What the exercise asks: Only the lines from the first line of the records through the line containing "nb.one_d = nb.ed == EXP_W'(1);" belong in the answer. Copy them exactly.

**********

File: src/rtl/fp8_addsub_align_stage.sv
// fp8_addsub_align_stage: FP8 operand unpack, magnitude ordering and close/far path select with skid buffer
module fp8_addsub_align_stage #(
  parameter int EXP_W = 4,
  parameter int MAN_W = 3,
  parameter int CNT_W = 16
) (
  input  logic              clk,
  input  logic              rst_n,
  input  logic              in_valid,
  output logic              in_ready,
  input  logic [EXP_W+MAN_W:0] op_a,
  input  logic [EXP_W+MAN_W:0] op_b,
  input  logic              sub,
  output logic              out_valid,
  input  logic              out_ready,
  output logic              close_sel,
  output logic              sign_res,
  output logic [MAN_W:0]    fraca_c,
  output logic [MAN_W:0]    fracb_c,
  output logic [EXP_W-1:0]  exp_large,
  output logic [EXP_W-1:0]  exp_diff,
  output logic              one_d,
  output logic              eff_sub,
  output logic [CNT_W-1:0]  close_cnt
);
  localparam int FRAC_W = MAN_W + 1;
  localparam int W = EXP_W + MAN_W + 1;
  localparam logic [1:0] EMPTY = 2'b00;
  localparam logic [1:0] ONE = 2'b01;
  localparam logic [1:0] FULL = 2'b10;
  typedef struct packed {
    logic              close_sel;
    logic              sign_res;
    logic [FRAC_W-1:0] fa;
    logic [FRAC_W-1:0] fb;
    logic [EXP_W-1:0]  el;
    logic [EXP_W-1:0]  ed;
    logic              one_d;
    logic              eff_sub;
  } bnd_t;
  logic [1:0] st_q, st_d;
  bnd_t r_q, r_d, s_q, s_d, nb;
  logic [CNT_W-1:0] cnt_q, cnt_d;
  logic [EXP_W-1:0] ea, eb;
  logic [FRAC_W-1:0] fa, fb;
  logic a_big, b_sign, in_x, out_x;
  // Unpack both operands and build the ordered bundle for the incoming pair
  always_comb begin
    ea = (op_a[W-2:MAN_W] == '0) ? EXP_W'(1) : op_a[W-2:MAN_W];
    eb = (op_b[W-2:MAN_W] == '0) ? EXP_W'(1) : op_b[W-2:MAN_W];
    fa = {|op_a[W-2:MAN_W], op_a[MAN_W-1:0]};
    fb = {|op_b[W-2:MAN_W], op_b[MAN_W-1:0]};
    a_big = (ea > eb) | ((ea == eb) & (fa >= fb));
    b_sign = op_b[W-1] ^ sub;
    nb.eff_sub = op_a[W-1] ^ b_sign;
    nb.fa = a_big ? fa : fb;
    nb.fb = a_big ? fb : fa;
    nb.el = a_big ? ea : eb;
    nb.ed = a_big ? ea - eb : eb - ea;
    nb.one_d = nb.ed == EXP_W'(1);
    nb.close_sel = nb.eff_sub & (nb.ed <= EXP_W'(1));
    nb.sign_res = (nb.eff_sub & (ea == eb) & (fa == fb)) ? 1'b0 : (a_big ? op_a[W-1] : b_sign);
  end
  assign in_ready = ~st_q[1];
  assign out_valid = |st_q;
  assign in_x = in_valid & in_ready;
  assign out_x = out_valid & out_ready;
  // Next-state for main/skid slots and the saturating close-path counter
  always_comb begin
    st_d = st_q;
    r_d = r_q;
    s_d = s_q;
    if (st_q == EMPTY) begin
      if (in_x) begin
        r_d = nb;
        st_d = ONE;
      end
    end else if (st_q == ONE) begin
      if (in_x & out_x) r_d = nb;
      else if (in_x) begin
        s_d = nb;
        st_d = FULL;
      end else if (out_x) st_d = EMPTY;
    end else if (out_x) begin
      r_d = s_q;
      st_d = ONE;
    end
    cnt_d = (in_x & nb.close_sel & ~&cnt_q) ? cnt_q + 1'b1 : cnt_q;
  end
  // State registers, cleared asynchronously so in-flight bundles are dropped
  always_ff @(posedge clk or negedge rst_n) begin
    if (!rst_n) begin
      st_q <= EMPTY;
      r_q <= '0;
      s_q <= '0;
      cnt_q <= '0;
    end else begin
      st_q <= st_d;
      r_q <= r_d;
      s_q <= s_d;
      cnt_q <= cnt_d;
    end
  end
  assign close_sel = r_q.close_sel;
  assign sign_res = r_q.sign_res;
  assign fraca_c = r_q.fa;
  assign fracb_c = r_q.fb;
  assign exp_large = r_q.el;
  assign exp_diff = r_q.ed;
  assign one_d = r_q.one_d;
  assign eff_sub = r_q.eff_sub;
  assign close_cnt = cnt_q;
endmodule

**********

Exercise result:
File: src/rtl/fp8_addsub_align_stage.sv
// fp8_addsub_align_stage: FP8 operand unpack, magnitude ordering and close/far path select with skid buffer
module fp8_addsub_align_stage #(
  parameter int EXP_W = 4,
  parameter int MAN_W = 3,
  parameter int CNT_W = 16
) (
  input  logic              clk,
  input  logic              rst_n,
  input  logic              in_valid,
  output logic              in_ready,
  input  logic [EXP_W+MAN_W:0] op_a,
  input  logic [EXP_W+MAN_W:0] op_b,
  input  logic              sub,
  output logic              out_valid,
  input  logic              out_ready,
  output logic              close_sel,
  output logic              sign_res,
  output logic [MAN_W:0]    fraca_c,
  output logic [MAN_W:0]    fracb_c,
  output logic [EXP_W-1:0]  exp_large,
  output logic [EXP_W-1:0]  exp_diff,
  output logic              one_d,
  output logic              eff_sub,
  output logic [CNT_W-1:0]  close_cnt
);
  localparam int FRAC_W = MAN_W + 1;
  localparam int W = EXP_W + MAN_W + 1;
  localparam logic [1:0] EMPTY = 2'b00;
  localparam logic [1:0] ONE = 2'b01;
  localparam logic [1:0] FULL = 2'b10;
  typedef struct packed {
    logic              close_sel;
    logic              sign_res;
    logic [FRAC_W-1:0] fa;
    logic [FRAC_W-1:0] fb;
    logic [EXP_W-1:0]  el;
    logic [EXP_W-1:0]  ed;
    logic              one_d;
    logic              eff_sub;
  } bnd_t;
  logic [1:0] st_q, st_d;
  bnd_t r_q, r_d, s_q, s_d, nb;
  logic [CNT_W-1:0] cnt_q, cnt_d;
  logic [EXP_W-1:0] ea, eb;
  logic [FRAC_W-1:0] fa, fb;
  logic a_big, b_sign, in_x, out_x;
  // Unpack both operands and build the ordered bundle for the incoming pair
  always_comb begin
    ea = (op_a[W-2:MAN_W] == '0) ? EXP_W'(1) : op_a[W-2:MAN_W];
    eb = (op_b[W-2:MAN_W] == '0) ? EXP_W'(1) : op_b[W-2:MAN_W];
    fa = {|op_a[W-2:MAN_W], op_a[MAN_W-1:0]};
    fb = {|op_b[W-2:MAN_W], op_b[MAN_W-1:0]};
    a_big = (ea > eb) | ((ea == eb) & (fa >= fb));
    b_sign = op_b[W-1] ^ sub;
    nb.eff_sub = op_a[W-1] ^ b_sign;
    nb.fa = a_big ? fa : fb;
    nb.fb = a_big ? fb : fa;
    nb.el = a_big ? ea : eb;
    nb.ed = a_big ? ea - eb : eb - ea;
    nb.one_d = nb.ed == EXP_W'(1);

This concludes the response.